The economist John Kenneth Galbraith served at the time as deputy head of the Office of Price Administration with a staff of some sixteen thousand employees. Before becoming president of the American Economic Association in 1972, Galbraith wrote a book on price-control policies, and in the 1970s during a period of economic stagflation, he again advocated them. All Western economists are not, then, opposed to price-control policies. It is just that in the last forty years, the ideas of the Chicago School of market fundamentalists had so much influence that no one remembered that price control is a good strategy for regulating a market economy. In France right up to the 1980s, 40 percent of economic activity was still regulated by price controls.

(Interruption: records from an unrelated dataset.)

## src/verilog/rtcal_defines.vh

```
/*
  Register offsets, field positions and widths of the alarm register block.
  Assumes nothing; definitions only.
*/
`ifndef RTCAL_DEFINES_VH
`define RTCAL_DEFINES_VH

`define RTCAL_OFS_WMIN 4'h8
`define RTCAL_OFS_WHOUR 4'h9
`define RTCAL_OFS_WDAY 4'ha
`define RTCAL_OFS_DMIN 4'hb
`define RTCAL_OFS_DHOUR 4'hc
`define RTCAL_MIN_W 7
`define RTCAL_HOUR_W 6
`define RTCAL_DAY_W 7
`define RTCAL_PM_BIT 5
`define RTCAL_DOW_LAST 3'h6
`define RTCAL_HOUR_MID12 6'h12
`define RTCAL_HOUR_NOON12 6'h32

`endif

```

## src/verilog/rtcal_match.v

```verilog
/*
  Minute and hour comparator for one alarm.
  Assumes alarm and counter values share the same hour encoding.
*/
`timescale 1ns/1ps
module rtcal_match (
  input wire [6:0] cur_min,    // Current minute, BCD
  input wire [5:0] cur_hour,   // Current hour, BCD
  input wire [6:0] alm_min,    // Alarm minute, BCD
  input wire [5:0] alm_hour,   // Alarm hour, BCD
  input wire day_ok,           // Day qualifier
  output wire hit              // Time and day match
);
  assign hit = day_ok && (cur_min == alm_min) && (cur_hour == alm_hour);
endmodule

```

## src/verilog/rtcal_dow.v

```verilog
/*
  Day-of-week counter, modulo seven.
  Assumes day_carry is a one-cycle pulse on mclk.
*/
`timescale 1ns/1ps
`include "rtcal_defines.vh"
module rtcal_dow (
  input wire mclk,             // Clock
  input wire reset,            // Async reset, active high
  input wire day_carry,        // Day rollover pulse
  input wire dow_load,         // Load strobe
  input wire [2:0] dow_load_val, // Load value
  output wire [2:0] day_of_week_code // Current day code
);
  reg [2:0] dow_q;
  reg [2:0] dow_d;

  always @*
  begin
    dow_d = dow_q;
    if (dow_load)
      dow_d = dow_load_val;
    else if (day_carry)
    begin
      // modulo seven wrap
      if (dow_q >= `RTCAL_DOW_LAST)
        dow_d = 3'h0;
      else
        dow_d = dow_q + 3'h1;
    end
  end

  always @(posedge mclk or posedge reset)
  begin
    if (reset)
      dow_q <= 3'h0;
    else
      dow_q <= dow_d;
  end

  assign day_of_week_code = dow_q;
endmodule

```

## src/verilog/rtcal_regs.v

```verilog
/*
  Alarm register block: weekly and daily alarm registers, read port,
  and alarm match events.
  Assumes the serial bus engine supplies reg_addr, reg_wr and reg_wdata
  on mclk, and the time counters supply current minute, hour and mode.
*/
`timescale 1ns/1ps
`include "rtcal_defines.vh"
// Summary of operation
// Weekly minute at 8h, bit7 zero
// Weekly hour at 9h, bits7:6 zero
// Weekly day mask at Ah, bit7 zero
// Daily minute at Bh, bit7 zero
// Daily hour at Ch, bits7:6 zero
// Weekly hour bit5 is PM or tens
// Daily hour bit5 is PM or tens
// Midnight 12, noon 32 in 12-hour
// Mask bit n selects day code n
// Empty mask suppresses weekly alarm
// Host writes only real times
// Power-up fields undefined, high bits zero
// Day counter counts modulo seven
// Match minute, hour, day raises event
// Compare in counters' hour encoding
module rtcal_regs (
  input wire mclk,              // Clock, 250 MHz
  input wire reset,             // Async reset, active high
  input wire [3:0] reg_addr,    // Internal register address
  input wire reg_wr,            // Write strobe, one cycle
  input wire [7:0] reg_wdata,   // Write data
  input wire [6:0] cur_min,     // Current minute, BCD
  input wire [5:0] cur_hour,    // Current hour, BCD, same mode encoding
  input wire mode_24h,          // Hour mode, 1 = 24-hour
  input wire min_tick,          // Minute rollover pulse
  input wire day_carry,         // Day rollover pulse
  input wire dow_load,          // Day counter load strobe
  input wire [2:0] dow_load_val, // Day counter load value
  output reg [7:0] reg_rdata,   // Read data of addressed register
  output reg weekly_alarm_event, // Weekly alarm match pulse
  output reg daily_alarm_event, // Daily alarm match pulse
  output reg [2:0] day_of_week_q, // Day code, registered
  output reg weekly_pm_q,       // Weekly hour bit5 read as PM flag
  output reg daily_alarm_pm_flag // Daily hour bit5 read as PM flag
);
  reg [6:0] weekly_alarm_minute_bcd;
  reg [5:0] weekly_alarm_hour_bcd;
  reg [6:0] weekly_alarm_day_enables;
  reg [6:0] daily_alarm_minute_bcd;
  reg [5:0] daily_alarm_hour_bcd;
  reg [7:0] rdata_d;
  reg tick_q;
  wire [2:0] day_of_week_code;
  wire week_day_ok;
  wire week_hit;
  wire day_hit;

  // alarm fields have no reset value
  always @(posedge mclk)
  begin
    if (reg_wr)
    begin
      case (reg_addr)
        // weekly minute store
        `RTCAL_OFS_WMIN: weekly_alarm_minute_bcd <= reg_wdata[6:0];
        // weekly hour store
        `RTCAL_OFS_WHOUR: weekly_alarm_hour_bcd <= reg_wdata[5:0];
        // day mask store
        `RTCAL_OFS_WDAY: weekly_alarm_day_enables <= reg_wdata[6:0];
        // daily minute store
        `RTCAL_OFS_DMIN: daily_alarm_minute_bcd <= reg_wdata[6:0];
        // daily hour store
        `RTCAL_OFS_DHOUR: daily_alarm_hour_bcd <= reg_wdata[5:0];
        default:
        begin
        end
      endcase
    end
  end

  // unused high bits read zero
  always @*
  begin
    case (reg_addr)
      `RTCAL_OFS_WMIN: rdata_d = {1'b0, weekly_alarm_minute_bcd};
      `RTCAL_OFS_WHOUR: rdata_d = {2'b00, weekly_alarm_hour_bcd};
      `RTCAL_OFS_WDAY: rdata_d = {1'b0, weekly_alarm_day_enables};
      `RTCAL_OFS_DMIN: rdata_d = {1'b0, daily_alarm_minute_bcd};
      `RTCAL_OFS_DHOUR: rdata_d = {2'b00, daily_alarm_hour_bcd};
      default: rdata_d = 8'h00;
    endcase
  end

  rtcal_dow u_dow (
    .mclk(mclk),
    .reset(reset),
    .day_carry(day_carry),
    .dow_load(dow_load),
    .dow_load_val(dow_load_val),
    .day_of_week_code(day_of_week_code)
  );

  // day select; empty mask never matches
  assign week_day_ok = (day_of_week_code <= `RTCAL_DOW_LAST) &&
    weekly_alarm_day_enables[day_of_week_code];

  // weekly compare, raw BCD codes
  rtcal_match u_week (
    .cur_min(cur_min),
    .cur_hour(cur_hour),
    .alm_min(weekly_alarm_minute_bcd),
    .alm_hour(weekly_alarm_hour_bcd),
    .day_ok(week_day_ok),
    .hit(week_hit)
  );

  // daily compare
  rtcal_match u_day (
    .cur_min(cur_min),
    .cur_hour(cur_hour),
    .alm_min(daily_alarm_minute_bcd),
    .alm_hour(daily_alarm_hour_bcd),
    .day_ok(1'b1),
    .hit(day_hit)
  );

  always @(posedge mclk or posedge reset)
  begin
    if (reset)
    begin
      reg_rdata <= 8'h00;
      weekly_alarm_event <= 1'b0;
      daily_alarm_event <= 1'b0;
      day_of_week_q <= 3'h0;
      weekly_pm_q <= 1'b0;
      daily_alarm_pm_flag <= 1'b0;
      tick_q <= 1'b0;
    end
    else
    begin
      reg_rdata <= rdata_d;
      day_of_week_q <= day_of_week_code;
      // Counters settle one cycle after the tick
      tick_q <= min_tick;
      weekly_alarm_event <= tick_q && week_hit;
      daily_alarm_event <= tick_q && day_hit;
      // bit5 is PM only in 12-hour mode
      weekly_pm_q <= !mode_24h &&
        weekly_alarm_hour_bcd[`RTCAL_PM_BIT];
      // bit5 is PM only in 12-hour mode
      daily_alarm_pm_flag <= !mode_24h &&
        daily_alarm_hour_bcd[`RTCAL_PM_BIT];
    end
  end
endmodule

```

## config.mk

```make
export PLATFORM = sky130hd
export DESIGN_NAME = rtcal_regs
export DESIGN_NICKNAME = d
export VERILOG_FILES = /design/src/verilog/rtcal_match.v /design/src/verilog/rtcal_dow.v /design/src/verilog/rtcal_regs.v
export VERILOG_INCLUDE_DIRS = /design/src /design/src/verilog
export SDC_FILE = /design/constraint.sdc
export NUM_CORES = 1
export LEC_CHECK = 0
export ABC_CLOCK_PERIOD_IN_PS = 1300
export BUFFER_PORTS_ARGS = -buffer_cell sky130_fd_sc_hd__buf_2
export CORE_MARGIN = 3
export CORE_UTILIZATION = 50
export CTS_BUF_LIST = sky130_fd_sc_hd__clkbuf_4 sky130_fd_sc_hd__clkbuf_8
export CTS_CLUSTER_SIZE = 14
export DETAILED_ROUTE_END_ITERATION = 12
export GPL_ROUTABILITY_DRIVEN = 0
export GPL_TIMING_DRIVEN = 0
export PLACE_DENSITY = 0.78
export SYNTH_ARGS = -nofsm -noshare
export SYNTH_HDL_FRONTEND = slang
export SYNTH_SLANG_ARGS = --single-unit
export TNS_END_PERCENT = 30
```

## constraint.sdc

```tcl
create_clock -name mclk -period 1.3 [get_ports mclk]
set_clock_uncertainty 0.15 [all_clocks]
set_input_delay 0.065 -clock mclk [delete_from_list [all_inputs] [get_ports mclk]]
set_output_delay 0.065 -clock mclk [all_outputs]
set_load 0.02 [all_outputs]
```

* After elaboration in Yosys (flattened, before gate mapping)
Cells that the tools add are included.
** Word-level totals
- Bits of input ports :: 35
- Register bits after elaboration :: 52
- Output and inout port bits :: 15
** Operators by class
- Muxes and demuxes :: 6
- Reductions and logical operators :: 15
- $add $sub $neg :: 1
- $lt $le $gt $ge :: 3
- Eq/ne operators :: 9
** Operators with widths (count)
- $pmux 7 s5 :: 1
- $eq 4x4->1 const B :: 5
- $eq 7x7->1 :: 2
- $eq 6x6->1 :: 2
- $reduce_and 2->1 :: 5
- $mux 3 :: 3
- $logic_and 1x1->1 :: 8
- $lt 3x4->1 const B :: 1
- $add 3x1->3 const B :: 1
- $bmux 1 s3 :: 1
- $ge 3x3->1 const B :: 1
- $le 3x3->1 const B :: 1
- $reduce_bool 2->1 :: 1
- $logic_not 1->1 :: 1
- $mux 1 :: 1

* Logic depth before layout (Yosys ltp)
Gate-level depths: netlist of the first run.
- Depth in word-level cells :: 6
- Depth in mapped cells :: 5
- Gate-level depth less buffers :: 5

* Modules after synthesis
A second synthesis of the first run with hierarchy kept.
** Second synthesis, totals
- Cells, all modules :: 171
- Area, all modules :: 2302.2 µm²
** Modules (own cells, without submodules)
- rtcal_regs :: instances 1, seq. area each 1366.3 µm², cells an instance 112, area an instance 1808.0 µm²
- rtcal_match :: instances 2, seq. area each 0.0 µm², cells an instance 18, area an instance 148.9 µm²
- rtcal_dow :: instances 1, seq. area each 75.1 µm², cells an instance 23, area an instance 196.4 µm²

* Least setup slack after synthesis of the first run
No wires, ideal clock.
- Path kind :: flip-flop to flip-flop
- Start point :: reg u_dow.dow_q[2], in the netlist u_dow.day_of_week_code[2]
- End point :: reg weekly_alarm_event
- Setup time :: 0.120 ns
- Arrival :: 1.162 ns
- Setup slack :: -0.131 ns
- Clock period less this slack :: 1.431 ns
- Cell stages (with the launch flop) :: 5
- Data required time :: 1.030 ns
- Cell sequence :: dfrtp_1 > mux4_2 > nor2_1 > a21oi_1 > and3_1
** Between the ends
- Cells in the longest elaborated chain, start to end :: 6
** Ends and longest elaborated chain
- from (decl) :: RTL line rtcal_dow.v:15 : reg [2:0] dow_q;
- from (signal assigned) :: RTL line rtcal_dow.v:38 : dow_q <= dow_d;
- $bmux 1 s3 :: RTL line rtcal_regs.v:104 : weekly_alarm_day_enables[day_of_week_code];
- $mux 1 (implied by the code) :: RTL line rtcal_regs.v:104
- $logic_and 1x1->1 * :: RTL line rtcal_regs.v:103 : assign week_day_ok = (day_of_week_code <= `RTCAL_DOW_LAST) &&
- $logic_and 1x1->1 * (2 in series) :: RTL line rtcal_match.v:14 : assign hit = day_ok && (cur_min == alm_min) && (cur_hour == alm_hour);
- $logic_and 1x1->1 * :: RTL line rtcal_regs.v:144 : weekly_alarm_event <= tick_q && week_hit;
- to (signal assigned) :: RTL line rtcal_regs.v:144
- to (decl) :: RTL line rtcal_regs.v:39 : output reg weekly_alarm_event,
Every way passes the cells marked *; elsewhere a longest branch is shown, timed or not. The select of a mux whose other input is x is not followed.
A chain may end at the register's enable or synchronous reset.

* Worst setup path in the final report of the first run
Same ends and word-level chain as after synthesis.

==> key figures, run 1 <==
Status
  – Status: finished, violations left
  – Failing checks: negative setup slack

Critical path
  – WP data arrival: 1.51 ns
  – Crit Path Category: reg2reg
  – Worst-path fanout max: 4
  – Startpoint Class: register
  – Setup crit end kind: register
  – CP Data Required Time: 1.34 ns

Die
  – I/O pin cnt: 50
  – # rows: 23
  – Die height: 72.12 um
  – Area of the core: 0.004115 mm^2
  – Initial Utilization: 53.12%
  – Horiz. Die Dim: 72.12 um
  – Die ar.: 0.005201 mm^2

Placed design
  – Placed instance count: 255
  – Post-DP HPWL: 3390 um
  – Place WS: -0.3825 ns
  – Port Buffers: 47

Global route
  – Largest net degree at the start of global routing: 19
  – Global-route wire length before repair: 7700 um
  – Overflow after GRT: 0
  – Vias in the first global route: 1,584
  – Initial antenna violation count: 0
  – GRT Overall Usage: 20.19%

Synth
  – Mapped Area: 0.002186 mm^2
  – Synth warn: 0
  – Distinct cells, synth: 30
  – Syn avg cell area: 13.83 um^2
  – Synth Register Bits: 51
  – Mapped Cells: 158
  – Seq/Total Area, Yosys: 65.94%
  – Syn Nets: 195

Layout
  – Area of the multi-input gates: 769.5 um^2
  – Most common cell after layout, fill and taps aside: buf_2
  – Most frequent cells in the layout: 48 x buf_2, 33 x edfxtp_1, 20 x dlygate4sd3_1, 19 x xnor2_1, 15 x dfrtp_1
  – Share of layout cells above drive strength 1: 34.03%
  – P&R area growth vs syn: 31.48%
  – Sequential Area: 0.001445 mm^2
  – ANT cells: 0
  – Nets: 274
  – Cell Count, Final, Fillers Out: 288
  – Layout fillers: 286

Clock network
  – Clock root buffer: clkbuf_8
  – Clk_lat worst skew: 0.31 ns
  – Worst-path clk slew: 0.09 ns
  – Clock Tree Buf Depth: 2
  – CTS H-tree lvls: 2
  – Clk sinks: 51
  – Num CTS Buffers: 5
  – CTS tree: yes

Timing
  – Slew HR: 59.28%
  – Measured slew at the worst slew-check pin: 0.6101 ns
  – Finish-stage setup viols: 4
  – Final Cycle Share: 113.1%
  – Final hold viol count: 0
  – Unrepaired setup endpoints after global routing: yes
  – Max Freq: 679.9 MHz
  – Post-route setup slack: -0.1708 ns
  – Max Transition Viols Final: 0
  – Minimum clock period: 1.471 ns

Job
  – MaxCap Viol Count: 0

Routing
  – Vias per inst: 5.438
  – Residual DRC count: 0
  – DRT antenna net count: 0
  – Iteration-0 DRC Markers: 213
  – Detailed Routing Iterations Pass 1: 4
  – Routed length per instance: 17.19 um
  – Vias: 1,566
  – Final WL: 4950 um

Min path
  – Hold WC Path Type: in2reg

Power and ir drop
  – P_leak: 1.163 nW
  – Peak supply drop: 703.4 uV
  – Power Dens Cells: 1098 mW/mm^2
  – Pwr Total: 0.003155 W
cell families after synthesis:
family / share of synthesized area (%)
compound gates: 7.327
other cells: 0.1716
fa+ha+maj: 1.145
mux: 1.030
buf+inv: 1.488
simple gates: 12.48
flops: 65.94
xor+xnor: 10.42
cell type report:
cell class	count	area share, %
Timing Repair Buffer	72	16.46
Sequential cell	51	50.28
Clock inverter	2	0.4353
Inverter	4	0.6095
Clock buffer	6	2.656
Tap cell	50	2.177
Buffer	3	0.6095
Multi-Input combinational cell	100	26.77
Yosys cell counts, drive strengths merged:
cell type | instances | share of area (%)
a211oi | 1 | 0.34
a21oi | 4 | 0.92
a222oi | 1 | 0.46
a22oi | 13 | 4.5
and2 | 5 | 1.4
and3 | 2 | 0.57
and4b | 1 | 0.46
and4bb | 1 | 0.57
buf | 2 | 0.57
clkbuf | 1 | 0.23
conb | 1 | 0.17
dfrtp | 18 | 21
edfxtp | 33 | 45
ha | 2 | 1.1
inv | 4 | 0.69
mux4 | 1 | 1.0
nand2 | 13 | 2.2
nand3 | 7 | 1.6
nand4 | 4 | 1.1
nor2 | 3 | 0.52
nor2b | 3 | 0.86
nor3 | 2 | 0.69
nor4 | 3 | 0.86
nor4b | 1 | 1.1
nor4bb | 1 | 0.46
o21ai | 5 | 1.1
xnor2 | 19 | 7.6
xor2 | 7 | 2.8
through the flow:
stage	hold slack (ns)	utilization [%]	area, um^2	TNS [ns]
2_1_floorplan	-0.1464	-	2186	-0.1311
3_3_place_gp	0.007036	60.35	2484	-10.55
3_5_place_dp	0.02153	60.35	2484	-11.00
4_1_cts	-0.01002	68.17	2805	-0.2794
5_1_grt	0.01799	69.84	2874	-0.6167
6_report	0.005600	69.84	2874	-0.3240
path summary, 6_finish.rpt:
check	from	endpoint	slack [ns]	cells after the start
hold reg to reg	u_dow.day_of_week_code[2]	day_of_week_q[2]	0.31	0
setup / recovery	u_dow.day_of_week_code[2]	weekly_alarm_event	-0.17	4
setup reg to reg	u_dow.day_of_week_code[2]	weekly_alarm_event	-0.17	4
hold / removal	reg_addr[2]	reg_rdata[2]	0.006	4
min in group asynchronous	reset	day_of_week_q[2]	0.21	3
max in group asynchronous	reset	u_dow.day_of_week_code[1]	0.36	3
report_power, final:
| part | total [W] | internal, W | switching [W] | leakage [nW] |
|---|---|---|---|---|
| clock | 0.000900 | 0.000398 | 0.000503 | 0.0446 |
| combinational | 0.000415 | 0.000204 | 0.000211 | 0.591 |
| sequential | 0.00184 | 0.00179 | 0.0000497 | 0.527 |
state kept, by name, indices dropped and copies added, names as in the netlist, 3 cells and up:
signal / cells
daily_alarm_minute_bcd: 7
reg_rdata: 7
weekly_alarm_day_enables: 7
weekly_alarm_minute_bcd: 7
daily_alarm_hour_bcd: 6
weekly_alarm_hour_bcd: 6
day_of_week_q: 3
u_dow.day_of_week_code: 3
timing repair:
action                     4_1_cts  5_1_grt
pin swaps                        5        9
setup endpoints to repair       25       12
hold buffers                    20        0
hold endpoints to repair        59        0
gates resized for setup         10       12
setup buffers                    2        3
worst max-delay path, stage by stage (launching register included):
cell	delay, ns
dfrtp_2	0.42
mux4_2	0.51
nor2_2	0.09
a21oi_1	0.04
and3_1	0.14
layer usage:
layer | track usage (%) | share of wire, % | wire length (um)
met1 | 25.44 | 40 | 1998
met2 | 31.65 | 49 | 2428
met3 | 4.571 | 8.0 | 395
met4 | 12.32 | 2.6 | 128
met5 | 0 | 0 | 0
Power figures use the tool's default switching activity.
==> inputs of run 2 (changes only) <==
--- a/config.mk
+++ b/config.mk
@@ -15,6 +15,7 @@
 export DETAILED_ROUTE_END_ITERATION = 12
 export GPL_ROUTABILITY_DRIVEN = 0
 export GPL_TIMING_DRIVEN = 0
+export HOLD_SLACK_MARGIN = 0.12
 export PLACE_DENSITY = 0.78
 export SYNTH_ARGS = -nofsm -noshare
 export SYNTH_HDL_FRONTEND = slang
==> run 2 against run 1 <==
Net effect: largest power group unchanged; sequential cell count unchanged; die area did not move; critical endpoint unchanged; the run still ends with negative setup slack left; wire length rose by 2.4%; highest routed layer unchanged; total power down 0.21%; via count is 1.6% higher; design area increased by 0.57%; cell count rose by 1.7%; sequential share of layout area decreased by 0.28 points.
==> key figures, run 2 (synthesized netlist as in run 1, its figures left out) <==
Power and ir drop
  – Power Dens Cells: 1089 mW/mm^2
  – Peak supply drop: 714.2 uV
  – Pwr Total: 0.003148 W
  – P_leak: 1.181 nW

Placed design
  – Post-DP HPWL: 3390 um
  – Port Buffers: 47

Routing
  – Vias: 1,591
  – Detailed Routing Iterations Pass 1: 4
  – DRT antenna net count: 0
  – Routed length per instance: 17.30 um
  – Vias per inst: 5.430
  – Final WL: 5068 um
  – Iteration-0 DRC Markers: 175
  – Residual DRC count: 0

Global route
  – Largest net degree at the start of global routing: 19
  – Global-route wire length before repair: 7797 um
  – Initial antenna violation count: 0
  – Overflow after GRT: 0
  – Vias in the first global route: 1,611
  – GRT Overall Usage: 20.43%

Timing
  – Finish-stage setup viols: 3
  – Final Cycle Share: 113.9%
  – Max Transition Viols Final: 0
  – Measured slew at the worst slew-check pin: 0.6105 ns
  – Unrepaired setup endpoints after global routing: yes
  – Minimum clock period: 1.481 ns
  – Final hold viol count: 0
  – Post-route setup slack: -0.1811 ns
  – Max Freq: 675.2 MHz
  – WHS: 0.003762 ns
  – Slew HR: 59.26%

Layout
  – Most common cell after layout, fill and taps aside: buf_2
  – ANT cells: 0
  – P&R area growth vs syn: 32.23%
  – Most frequent cells in the layout: 48 x buf_2, 33 x edfxtp_1, 26 x dlygate4sd3_1, 19 x xnor2_1, 15 x dfrtp_1
  – Nets: 279
  – Share of layout cells above drive strength 1: 30.86%
  – Layout fillers: 291

Die
  – # rows: 23
  – Die ar.: 0.005201 mm^2
  – Initial Utilization: 53.12%
  – Die height: 72.12 um
  – I/O pin cnt: 50
  – Area of the core: 0.004115 mm^2
  – Horiz. Die Dim: 72.12 um

Status
  – Status: finished, violations left
  – Failing checks: negative setup slack

Critical path
  – Worst-path fanout max: 2
  – Crit Path Category: in2reg
  – Top delay family on crit path: buffers and inverters
  – Setup crit end kind: register
  – CP Data Required Time: 1.39 ns
  – Worst path max stage delay: 0.59 ns
  – Bufs and invs on worst path: 2
  – Critical Path, Cell by Cell: buf_2, dlygate4sd3_1, xnor2_1, nand4_1, nor4_2, and3_1
  – Slowest CP cell: dlygate4sd3_1
  – WP data arrival: 1.57 ns
  – Startpoint Class: input pin

Clock network
  – Clk sinks: 51
  – Clock Tree Buf Depth: 2
  – Worst-path clk slew: 0.09 ns
  – Clock root buffer: clkbuf_8
  – Clk_lat worst skew: 0.30 ns
  – Num CTS Buffers: 5
  – CTS tree: yes
  – CTS H-tree lvls: 2

Min path
  – Hold WC Path Type: in2reg

Job
  – MaxCap Viol Count: 0
[run 2: cell types whose count changed in the layout (fill, tap and decap cells not counted), sizes merged]
cell / change
dlygate4sd3: +6
buf: -1
[run 2: report_power, final]
| part | total, W | internal (W) | switching [W] |
|---|---|---|---|
| logic | 0.000410 | 0.000203 | 0.000207 |
| clock network | 0.000905 | 0.000398 | 0.000507 |
| registers | 0.00183 | 0.00179 | 0.0000436 |
[run 2: layout make-up]
class                      instances  area, um^2  share of cell area [%]
clock buffer                       6       76.32                   2.641
multi-input combinational        100       735.7                   25.45
buffer                             3       17.52                  0.6061
sequential                        51        1445                   50.00
clock inverter                     2       12.51                  0.4329
inverter                           4       15.01                  0.5195
tap                               50       62.56                   2.165
timing repair buffer              77       525.5                   18.18
[run 2: worst register-to-register path, delay by kind of cell, from the launching register on]
family | cells | cell delay [ns]
simple gates | 2 | 0.23
mux | 1 | 0.52
compound gates | 1 | 0.04
flops | 1 | 0.42
[run 2: metal layers]
metal | global-route usage [%] | vias up | share of wire [%]
met3 | 4.571 | 9 | 8.1
met4 | 12.32 | 0 | 2.0
met5 | 0 | - | 0
met2 | 31.85 | 85 | 49
met1 | 25.99 | 748 | 41
li1 | - | 749 | -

This was the breakthrough He Dongsheng had made in his understanding of economics. After that, he combined his new knowledge with China’s actual circumstances and tried to sell his ideas to his other comrades. Fortunately, many Chinese officials had just emerged from the socialist command economy, and were willing, on the surface at least, to accept a market economy. In their heart of hearts, however, they were elated to hear about price-control policies. In a period of economic transition, price controls were actually a necessity; they would assist the market, and save this newly emerged market from self-destruction, but would not usurp the functions of a mature market economy.
None of the officials in He Dongsheng’s Price Control Group were dyed-in-the-wool ideologues. The core members of the group were technocrats in their fifties who had accumulated the price-control experience of thirty years of Reform and Openness. They had recruited a large number of the best students of statistics and econometrics from China’s premier universities to set up a database and develop software for a nationwide network of a kind not available in an earlier age of planned economy. This made it possible for producers and consumers throughout the world to go online and locate the most up-to-date price-control information.
Price controls make real prices transparent. They are intended to allow businesspeople to make money and encourage them to produce, but prevent them from entertaining ideas of speculation, hoarding, and profiteering.
What should be regulated, what should not be regulated, and what is the influence on supply and demand?